Imagen de una gruesa cadena

Estamos en los tiempos del acelerador de partículas, de las energías renovables, y de la revolución digital 4.0. La Humanidad ha tenido que vencer infinidad de retos y contradicciones para llegar hasta aquí y, sin embargo, una práctica sacada de lo más recóndito de la oscuridad exhibe su vigencia y nos hace pensar en la gratuidad del dolor. ¿Habrá algo menos estético que un camastro con correas, que serían las de la desesperación?

En el contacto con otras experiencias comprobamos que las contenciones mecánicas son prácticas extendidas en las unidades y recursos de la salud mental, sin que su uso esté sometido a un riguroso registro que determine su necesidad y se justifique como única opción.

En el Comité, nuestra concepción de la ética nos lleva a este punto: ¿es justo causar un daño presente y cierto, como es amarrarte a una cama, en previsión de una actitud violenta, de probabilidad subjetiva?

En el Comité Pro Salud Mental En Primera Persona abogamos por una sociedad libre de sujeciones, que te castran la autoestima.
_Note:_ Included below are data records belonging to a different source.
$ cat config.mk
export PLATFORM = sky130hd
export DESIGN_NAME = note_to_dds_flat
export DESIGN_NICKNAME = d
export VERILOG_FILES = /design/src/rtl/note_to_dds_if.sv /design/src/rtl/note_to_dds.sv /design/src/flat_wrapper.sv
export SDC_FILE = /design/constraint.sdc
export NUM_CORES = 1
export LEC_CHECK = 0
export BUFFER_PORTS_ARGS = -buffer_cell sky130_fd_sc_hd__buf_2
export CORE_UTILIZATION = 65
export CTS_CLUSTER_SIZE = 25
export DETAILED_ROUTE_END_ITERATION = 6
export PLACE_DENSITY_LB_ADDON = 0.08
export SLEW_MARGIN = 20
export SYNTH_ARGS = -nofsm -noshare
export SYNTH_HDL_FRONTEND = slang
export SYNTH_SLANG_ARGS = --single-unit
$ cat constraint.sdc
create_clock -name clk -period 43.1 [get_ports clk]
set_input_delay 6.465 -clock clk [delete_from_list [all_inputs] [get_ports clk]]
set_output_delay 6.465 -clock clk [all_outputs]
set_load 0.01 [all_outputs]
$ cat src/rtl/note_to_dds_if.sv
// Note-to-increment bus: the MIDI note goes in, the registered DDS phase
// increment comes back one clock later. No handshake; both sides run every cycle.
interface note_to_dds_if;
    logic [6:0]  note;
    logic [31:0] adder;

    // Note source (MIDI / pitch-bend logic) drives the note and reads the increment.
    modport master (output note, input adder);

    // Converter consumes the note and presents the increment.
    modport slave  (input note, output adder);
endinterface

$ cat src/rtl/note_to_dds.sv
// MIDI note -> 32-bit DDS phase increment for a 50 MHz, 32-bit accumulator,
// tuned to A4 (note 69) = 440 Hz.
//
// Built as a registered lookup. A 12-entry table holds the increments for
// notes 120..131, the top octave. Lower octaves are reached by a logical right
// shift of (10 - octave). The shift truncates, which keeps every octave step an
// exact doubling plus at most one LSB.
//
// Latency is one clock and a new note is accepted every cycle.
module note_to_dds (
    input  logic          clk,
    input  logic          rst_n,
    note_to_dds_if.slave  bus
);

    logic [3:0]  oct;
    logic [6:0]  rem;
    logic [20:0] base;
    logic [3:0]  shift;
    logic [31:0] adder_next;
    logic [31:0] adder_q;

    // Split the note into octave (0..10) and semitone (0..11).
    // This uses a chain of ten compare/subtract-by-12 steps, so no divider is needed.
    always_comb begin
        oct = 4'd0;
        rem = bus.note;
        for (int k = 0; k < 10; k++) begin
            if (rem >= 7'd12) begin
                rem = rem - 7'd12;
                oct = oct + 4'd1;
            end
        end
    end

    // Top-octave increments: round(440 * 2^((120+idx-69)/12) * 2^32 / 50e6).
    // Entries 8..11 are only ever reached from notes below 120.
    always_comb begin
        base = 21'd0;
        case (rem)
            7'd0:    base = 21'd719151;   // C   8372.018 Hz
            7'd1:    base = 21'd761914;   // C#  8869.844 Hz
            7'd2:    base = 21'd807220;   // D   9397.273 Hz
            7'd3:    base = 21'd855219;   // D#  9956.063 Hz
            7'd4:    base = 21'd906073;   // E  10548.082 Hz
            7'd5:    base = 21'd959951;   // F  11175.303 Hz
            7'd6:    base = 21'd1017033;  // F# 11839.822 Hz
            7'd7:    base = 21'd1077509;  // G  12543.854 Hz
            7'd8:    base = 21'd1141581;  // G# 13289.750 Hz
            7'd9:    base = 21'd1209463;  // A  14080.000 Hz
            7'd10:   base = 21'd1281381;  // A# 14917.240 Hz
            7'd11:   base = 21'd1357576;  // B  15804.266 Hz
            default: base = 21'd0;
        endcase
    end

    // Drop down from the top octave by a truncating logical shift.
    // The upper 11 bits of the result are always zero.
    always_comb begin
        shift      = 4'd10 - oct;
        adder_next = {11'd0, base} >> shift;
    end

    // Output register with synchronous active-low reset. Reset wins over the lookup.
    always_ff @(posedge clk) begin
        if (!rst_n) begin
            adder_q <= 32'd0;
        end else begin
            adder_q <= adder_next;
        end
    end

    assign bus.adder = adder_q;

endmodule

$ cat src/flat_wrapper.sv
// flat-port wrapper written by rule: the top's interface ports become plain ports
module note_to_dds_flat 
  (clk, rst_n, bus_note, bus_adder);
  note_to_dds_if bus_i ();
  input  logic clk;
  input  logic rst_n;
  input wire logic [$bits(bus_i.note)-1:0] bus_note;
  output wire logic [$bits(bus_i.adder)-1:0] bus_adder;
  assign bus_i.note = bus_note;
  assign bus_adder = bus_i.adder;
  note_to_dds u_core (.clk(clk), .rst_n(rst_n), .bus(bus_i));
endmodule
# Word level (Yosys, flattened, before mapping)
# Memories as Yosys holds them, arrays and structs flattened.
# Cells that the tools add are included.
dict set report totals {
  ff_bits 32
  mem_count 1
  output_inout_bits 32
  inputBits 9
  elab_cells 55
  rom_bits 336
}
dict set report op_classes {
  magnitude_cmp 10
  add_sub_neg 20
  n_shift 1
  muxes 21
  reduce_logical 1
}
# name depth word_bits rd rd_ports_with_merged_regs wr line
set memory_table {}
lappend memory_table {{(no name shown)} 16 21 1 0 0 note_to_dds.sv:40} ;# case (rem)
# op count
set ops {}
lappend ops {{$ge A7 B4 Y1 const B} 10}
lappend ops {{$mux W7} 10}
lappend ops {{$sub A7 B4 Y7 const B} 10}
lappend ops {{$mux W4} 9}
lappend ops {{$add A4 B1 Y4 const B} 8}
lappend ops {{$shr A21 B4 Y32} 1}
lappend ops {{$mux W21} 1}
lappend ops {{$sub A4 B4 Y4 const A} 1}
lappend ops {{$logic_not A3 Y1} 1}
lappend ops {{$add A1 B1 Y2 const B} 1}
lappend ops {{$mux W1} 1}

# Depth between registers and ports, before layout
# Gate-level depths: netlist of the first run.
dict set report logic_depth {
  word_depth 23
  mapped_depth 76
  mapped_depth_nobuf 70
}

# Worst setup path before layout of the first run
# No wires, ideal clock.
dict set report synth_path {
  path_type {input -> register}
  from {input port bus_note[1]}
  to {register u_core.adder_q[6] (netlist: u_core.bus.adder[6])}
  setup_time_ns 0.117
  required_ns 42.983
  path_slack_ns 22.208
  cell_stages 69
  t_arrival_ns 20.775
  path_buffers 7
  cell_sequence {buf_2 > inv_1 > ha_1 > a21o_1 > nor3_1 > or2_2 > inv_1 > ha_1 > clkbuf_1 > a221oi_1 > a31oi_1 > o311ai_1 > inv_1 > ha_1 > buf_2 > nand2_1 > and4b_1 > nor2_1 > [33 not listed] > o311ai_4 > a41oi_4 > mux2_4 > nor2_8 > inv_4 > ha_1 > nand2_1 > o211ai_1 > a211oi_4 > xnor2_4 > clkinv_2 > buf_2 > ha_1 > clkbuf_1 > buf_1 > mux2i_1 > mux2i_1 > a32o_1}
}
dict set report synth_via {
  elab_chain_cells 23
  elab_cells_between_ends 54
  cone_classes {add/sub (20); order compare (10); shift (1); mux (21); reduce/logical (1); memory (1)}
}
# element line
set synth_rtl {}
lappend synth_rtl {{start, declared} flat_wrapper.sv:7} ;# input wire logic [$bits(bus_i.note)-1:0] bus_note;
lappend synth_rtl {{$sub A7 B4 Y7 or $ge A7 B4 Y1 (tied branches)} {note_to_dds.sv:30, note_to_dds.sv:29}}
lappend synth_rtl {{$mux W7} note_to_dds.sv:29} ;# if (rem >= 7'd12) begin
lappend synth_rtl {{$sub A7 B4 Y7 or $ge A7 B4 Y1 (tied branches)} {note_to_dds.sv:30, note_to_dds.sv:29}}
lappend synth_rtl {{$mux W7} note_to_dds.sv:29}
lappend synth_rtl {{$sub A7 B4 Y7 or $ge A7 B4 Y1 (tied branches)} {note_to_dds.sv:30, note_to_dds.sv:29}}
lappend synth_rtl {{$mux W7} note_to_dds.sv:29}
lappend synth_rtl {{$sub A7 B4 Y7 or $ge A7 B4 Y1 (tied branches)} {note_to_dds.sv:30, note_to_dds.sv:29}}
lappend synth_rtl {{$mux W7} note_to_dds.sv:29}
lappend synth_rtl {{[7 not listed]} n/a}
lappend synth_rtl {{$mux W7} note_to_dds.sv:29}
lappend synth_rtl {{$sub A7 B4 Y7 or $ge A7 B4 Y1 (tied branches)} {note_to_dds.sv:30, note_to_dds.sv:29}}
lappend synth_rtl {{$mux W7} note_to_dds.sv:29}
lappend synth_rtl {{$sub A7 B4 Y7 or $ge A7 B4 Y1 (tied branches)} {note_to_dds.sv:30, note_to_dds.sv:29}}
lappend synth_rtl {{$mux W7} note_to_dds.sv:29}
lappend synth_rtl {{$mem_v2 Z16 W21 or $logic_not A3 Y1 (tied branches)} n/a}
lappend synth_rtl {{$mux W21} note_to_dds.sv:40}
lappend synth_rtl {{$shr A21 B4 Y32 *} note_to_dds.sv:61} ;# adder_next = {11'd0, base} >> shift;
lappend synth_rtl {{end signal, assigned} note_to_dds.sv:69} ;# adder_q <= adder_next;
lappend synth_rtl {{end, declared} note_to_dds.sv:21} ;# logic [31:0] adder_q;
# Every way passes the cells marked *; elsewhere a longest branch is shown, timed or not.
# A chain may end at the register's enable or synchronous reset.

# Worst setup path in the final report of the first run
dict set report layout_path {
  from {input port bus_note[0]}
  to {register u_core.adder_q[0] (netlist: u_core.bus.adder[0])}
}
# The elaborated chain is that of the path after synthesis.

==> flow_metrics.py, run 1 <==
metrics = {
    "status": {
        "status": "finished, final reports clean",
    },
    "sta": {
        "setup_viol": 0,
        "max_freq_mhz": 43.3,
        "hold_viol_final": 0,
        "rsz0062_at_grt": "no",
        "min_period_ps": 23110,
        "period_share_pct": 53.6,
        "worst_pin_slew_ps": 853,
        "maxSlewViolCount": 0,
        "hold_slack_ps": 6520,
        "slew_headroom_pct": 42.7,
        "tns_ps": 0,
    },
    "logic_synthesis": {
        "synth_common_cells": "65 x nand2_1, 48 x nor2_1, 32 x nor3_1",
        "netlist_instances": 713,
        "yosysMostFrequentCell": "nand2_1",
        "yosysTopAreaCell": "dfxtp_1",
        "syn_area_um2": 5500,
        "ys_seq_area_share_pct": 7.65,
        "syn_avg_cell_area_um2": 7.71,
        "ys_warn_count": 0,
        "async_reset_ff_share_pct": 0,
        "ys_ff_latch": 21,
        "synth_flop_cell": "dfxtp_1",
        "synth_edf_count": 0,
        "synthTopCellsByArea": "dfxtp_1 7.6%, ha_1 6.1%, mux2i_1 5.6%",
        "yosysUniqueCellTypes": 110,
        "synth_top_area_share_pct": 7.65,
    },
    "layout": {
        "regArea_um2": 420,
        "fill_cells": 709,
        "nets": 756,
        "layout-drive-gt1-share_pct": 14.7,
        "antenna_cells": 0,
        "largest_reg_flops": 21,
        "area_growth_pct": 2.78,
        "finish.utilization_pct": 68.8,
        "multi_input_area_um2": 4750,
    },
    "global_route": {
        "antenna_found_initial": 0,
        "grtUsageTotal_pct": 34.9,
        "grt_pass1_wl_mm": 25.3,
        "grt_pass1_vias": 5270,
        "grt_max_degree": 22,
        "grt_overflow_total": 0,
    },
    "routing": {
        "drt_wl_total_mm": 15.3,
        "vias": 5869,
        "drt_iter0_markers": 535,
        "ant_nets": 0,
        "avgRoutedWirePerCell_um": 18.6,
        "vias_per_cell": 7.12,
        "remaining_drc_errors": 0,
        "drt_pass1_iterations": 6,
    },
    "critical_path": {
        "critPathKind": "in2reg",
        "path_common_cell": "ha_1",
        "endpoint_kind": "flop",
        "start_kind": "input port",
        "critPathArrivalTime_ps": 23300,
        "path_max_fanout": 19,
        "required_ps": 43290,
        "worst_path_max_delay_cell": "ha_1",
        "slowest_delay_ps": 810,
    },
    "floorplanning": {
        "core_area_um2": 8220,
        "fp.dieW_um": 94.0,
        "rows": 33,
        "start_util_pct": 66.9,
        "die_h_um": 94.0,
        "ioPinCount": 41,
        "dieArea_um2": 8830,
    },
    "clocking": {
        "cts_sinks": 21,
        "cts_setup_buffers": 0,
        "cts_buffer_depth": 2,
        "cts_tree": "yes",
        "cts.clk_slew.worst_paths_ps": 70,
        "cts_resized": 0,
        "cts_buffers": 3,
        "cts.htree.levels": 1,
        "cts-root-buf": "clkbuf_8",
        "hold_buffers": 0,
    },
    "place": {
        "port_buffers": 29,
        "dp_hpwl_mm": 12.3,
        "place_congestion": 1.00,
    },
    "run": {
        "maxCapViolations": 0,
    },
    "hold_path": {
        "hold_path.class": "in2reg",
    },
}
[logic make-up after synthesis]
kind of cell | synth area share, %
other | 0.0682
AO/OA/AOI/OAI | 37.5
adder cells (fa/ha/maj) | 6.14
buffers and inverters | 6.55
XOR/XNOR | 5.80
multiplexers | 11.5
flip-flops | 7.65
AND/OR/NAND/NOR | 24.8
[worst max-delay path: cells and delay by family]
family          cells  cell delay [ps]
compound gates     18             4720
buf+inv            10             1720
mux                 5             1920
xor+xnor            1              290
fa+ha+maj          11             3910
simple gates       21             4280
[per-layer routing]
layer	vias up	part of all wire, %	global-route usage (%)
met5	-	0	0
met4	0	4.1	14.1
met2	310	46	58.7
li1	2789	-	-
met3	57	6.5	2.59
met1	2713	44	45.8
[area by class of cell]
class	instances	share of cell area [%]
Inverter	34	2.33
Multi-Input combinational cell	628	84.1
Tap cell	105	2.33
Timing Repair Buffer	32	2.97
Clock buffer	4	0.797
Sequential cell	21	7.44
[through the flow]
step / instance area (µm²) / instances / setup WS (ps)
after global routing: 5650 / 824 / 18610
after CTS: 5650 / 824 / 20150
after floorplan: 5540 / 723 / 22210
after detailed placement: 5610 / 820 / 19890
after global placement: 5610 / 820 / 20660
final: 5650 / 824 / 19990
[path summary, 6_finish.rpt]
path / startpoint / cells past startpoint / end / slack [ps]
min: rst_n / 3 / u_core.bus.adder[18]$_SDFF_PP0_ / 6520
max: bus_note[0] / 66 / u_core.bus.adder[0]$_SDFF_PN0_ / 19990
[layout by cell type (no fill, tap or decap), drive strengths merged, types with 9 or more instances in the layout]
master / Yosys / layout
mux2i: 33 / 33
a211oi: 17 / 17
inv: 33 / 33
a21o: 11 / 11
dfxtp: 21 / 21
nand3: 22 / 22
nor3: 33 / 33
ha: 27 / 27
mux2: 21 / 21
buf: 27 / 32
or2: 13 / 13
or3: 13 / 13
nand2: 66 / 66
conb: 1 / 11
nand4: 9 / 9
o22ai: 13 / 13
xnor2: 20 / 20
and2: 13 / 13
o211ai: 11 / 11
a221oi: 9 / 9
a21oi: 21 / 21
nor2: 50 / 50
o21ai: 42 / 42
and3: 9 / 9
Power of run 1 is not shown: default switching activity piles up to over one toggle a cycle in this logic, so the estimate is an artifact.
==> run 2, diff against run 1 <==
--- a/config.mk
+++ b/config.mk
@@ -5,8 +5,9 @@
 export SDC_FILE = /design/constraint.sdc
 export NUM_CORES = 1
 export LEC_CHECK = 0
+export ABC_AREA = 1
 export BUFFER_PORTS_ARGS = -buffer_cell sky130_fd_sc_hd__buf_2
-export CORE_UTILIZATION = 65
+export CORE_UTILIZATION = 62
 export CTS_CLUSTER_SIZE = 25
 export DETAILED_ROUTE_END_ITERATION = 6
 export PLACE_DENSITY_LB_ADDON = 0.08
==> constraint.sdc (replaced) <==
create_clock -name clk -period 24.1 [get_ports clk]
set_input_delay 3.615 -clock clk [delete_from_list [all_inputs] [get_ports clk]]
set_output_delay 3.615 -clock clk [all_outputs]
set_load 0.01 [all_outputs]
==> flow_metrics.py, run 2 <==
metrics = {
    "routing": {
        "vias": 4744,
        "drt_pass1_iterations": 5,
        "drt_iter0_markers": 328,
        "vias_per_cell": 5.52,
        "drt_wl_total_mm": 10.5,
        "ant_nets": 0,
        "remaining_drc_errors": 0,
        "avgRoutedWirePerCell_um": 12.2,
    },
    "layout": {
        "layout-drive-gt1-share_pct": 16.1,
        "area_growth_pct": 3.43,
        "nets": 801,
        "post-route-cell-area_um2": 4530,
        "layout_common_cells": "259 x nand2_1, 145 x nand3_1, 76 x inv_1",
        "largest_reg_flops": 21,
        "fill_cells": 636,
        "antenna_cells": 0,
        "final_common_cell": "nand2_1",
        "finish.utilization_pct": 66.6,
    },
    "critical_path": {
        "critPathKind": "in2reg",
        "critPathArrivalTime_ps": 16200,
        "worstSetupStartpoint": "bus_note[0]",
        "path_max_fanout": 23,
        "path_common_cell": "nand2_1",
        "start_kind": "input port",
        "required_ps": 24260,
        "endpoint_kind": "flop",
        "worst_path_max_delay_cell": "ha_1",
        "slowest_delay_ps": 620,
    },
    "global_route": {
        "grt_max_degree": 24,
        "grt_pass1_vias": 4383,
        "grt_pass1_wl_mm": 18.0,
        "antenna_found_initial": 0,
        "grtUsageTotal_pct": 29.3,
        "grt_overflow_total": 0,
    },
    "logic_synthesis": {
        "ys_warn_count": 0,
        "synthTopCellsByArea": "nand2_1 22%, nand3_1 17%, dfxtp_1 9.6%",
        "synth_edf_count": 0,
        "yosysMostFrequentCell": "nand2_1",
        "ys_seq_area_share_pct": 9.61,
        "syn_avg_cell_area_um2": 5.82,
        "async_reset_ff_share_pct": 0,
        "netlist_instances": 752,
        "synth_common_cells": "259 x nand2_1, 145 x nand3_1, 76 x inv_1",
        "yosysTopAreaCell": "nand2_1",
        "yosysUniqueCellTypes": 38,
        "synth_top_area_share_pct": 22.2,
        "synth_flop_cell": "dfxtp_1",
        "syn_area_um2": 4380,
        "ys_ff_latch": 21,
    },
    "sta": {
        "max_freq_mhz": 62.3,
        "period_share_pct": 66.6,
        "worst_pin_slew_ps": 916,
        "min_period_ps": 16040,
        "tns_ps": 0,
        "rsz0062_at_grt": "no",
        "maxSlewViolCount": 0,
        "hold_viol_final": 0,
        "setup_viol": 0,
        "slew_headroom_pct": 38.9,
    },
    "clocking": {
        "cts_tree": "yes",
        "cts_buffer_depth": 2,
        "cts.clk_slew.worst_paths_ps": 70,
        "hold_buffers": 0,
        "cts_setup_buffers": 0,
        "cts-root-buf": "clkbuf_8",
        "cts_resized": 0,
        "cts.htree.levels": 1,
        "cts_sinks": 21,
        "cts_buffers": 3,
    },
    "floorplanning": {
        "dieArea_um2": 7400,
        "rows": 30,
        "fp.dieW_um": 86.0,
        "start_util_pct": 64.4,
        "core_area_um2": 6790,
        "ioPinCount": 41,
        "die_h_um": 86.0,
    },
    "hold_path": {
        "hold_path.class": "in2reg",
        "hp-start": "rst_n",
    },
    "place": {
        "port_buffers": 29,
        "postPlaceCellArea_um2": 4480,
        "place_congestion": 0.930,
        "dp_hpwl_mm": 8.43,
    },
    "run": {
        "maxCapViolations": 0,
    },
    "status": {
        "status": "finished, final reports clean",
    },
}
-- run 2: cell types whose count changed in the layout (fill, tap and decap cells not counted), sizes merged, moves of 15 or more --
cell / delta
nand3: +141
inv: +51
a21oi: -15
o21ai: -16
nor3: -30
mux2: -20
mux2i: -33
a211oi: -17
nand2: +230
-- run 2: worst paths after layout --
path                                     endpoint  slack, ps  cells after the start
setup / recovery   u_core.bus.adder[1]$_SDFF_PN0_       8060                     78
hold / removal    u_core.bus.adder[18]$_SDFF_PP0_       3720                      3
-- run 2: cell families (layout without fill, tap and decap cells) --
logic type / count (synthesis) / after routing / synth area share [%]
and+or+nand+nor: 524 / 524 / 59.0
DFF: 21 / 21 / 9.61
buffers and inverters: 117 / 119 / 11.9
AOI/OAI and AO/OA: 36 / 36 / 5.72
other: 1 / 11 / 0.0857
xor gates and xnor gates: 25 / 25 / 5.69
adders and majority gates: 27 / 27 / 7.72
muxes: 1 / 1 / 0.257
-- run 2: final cells by class --
class	instances	area, µm²	share of cell area, %
multi-input combinational	624	3470	76.7
sequential	21	420	9.29
inverter	86	323	7.13
timing repair buffer	29	145	3.21
tap	96	120	2.65
clock buffer	3	41.3	0.912
clock inverter	1	5.00	0.111
-- run 2: stage by stage --
| step | setup slack, ps | cells | hold slack [ps] |
|---|---|---|---|
| 2_1_floorplan | 10840 | 762 | 3840 |
| 3_3_place_gp | 8730 | 856 | 4000 |
| 3_5_place_dp | 7920 | 856 | 4000 |
| 4_1_cts | 8160 | 860 | 3720 |
| 5_1_grt | 6650 | 860 | 3750 |
| 6_report | 8060 | 860 | 3720 |
-- run 2: per-layer routing --
layer  up-vias  GRT usage [%]  part of all wire [%]
met3        26           2.98                   3.9
met2       138           56.3                    52
met4         0           8.33                   2.3
met1      2153           33.8                    42
met5         -              0                     0
li1       2427              -                     -
-- run 2: critical path, delay by kind of cell --
kind                       cells  cell delay (ps)
adders and majority gates     11             2970
buffers and inverters         15             2370
AOI/OAI and AO/OA              7             1260
and+or+nand+nor               45             5940
Power of run 2 is left out for the same reason.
Al adoptar esta intención no hacemos sino recordar el espíritu liberador establecido en el texto de la Convención de la ONU: la persona como sujeto portador de derechos incontestables. ¿Hay algo más inherente a la condición humana que la libertad?

Pero, al mismo tiempo, comprendemos que esa situación tan idílica como justa, que es la contención cero, ha de venir precedida de un intenso debate social, en el que la experiencia en primera persona haga prevalecer sus argumentos, y ayude a la conciencia colectiva a alcanzar la mayoría de edad.

Un primer paso hacia la eliminación de su uso sería la de introducir la especialización de los profesionales que operan en las unidades de salud mental; capaces entonces de apaciguar las emociones de una persona en crisis mediante técnicas terapéuticas (el poder de las palabras a examen).

Es nuestra experiencia en primera persona y nuestra experiencia compartida que la actitud más frecuente durante un episodio psicótico es la de sentir miedo, la de buscar una huida. Aquí, un tratamiento farmacológico respetuoso y una llamada a la tranquilidad serían suficientes.

El segundo paso hacia la libertad es la de establecer registros sistémicos que justifiquen la inaplazable necesidad del acto castrador que es la inmovilización. Aquí nos ahorraríamos la discrecionalidad proveniente de su uso cuando se piensa “vaya a ser que dé problemas”. Por supuesto, como “castigo” nunca.

Por último, sería ganarse los afectos y la atención de la opinión pública, ajena a esta estigmatizante práctica. Ya que, por más que se silencie una realidad, esta no deja de existir.

Es propio de las sociedades avanzadas dotarse de protocolos que ahonden en la dignidad humana; el caso contrario es abrir el camino a la tortura.

Avancemos en la modernización de los lenguajes que rodean a la salud mental.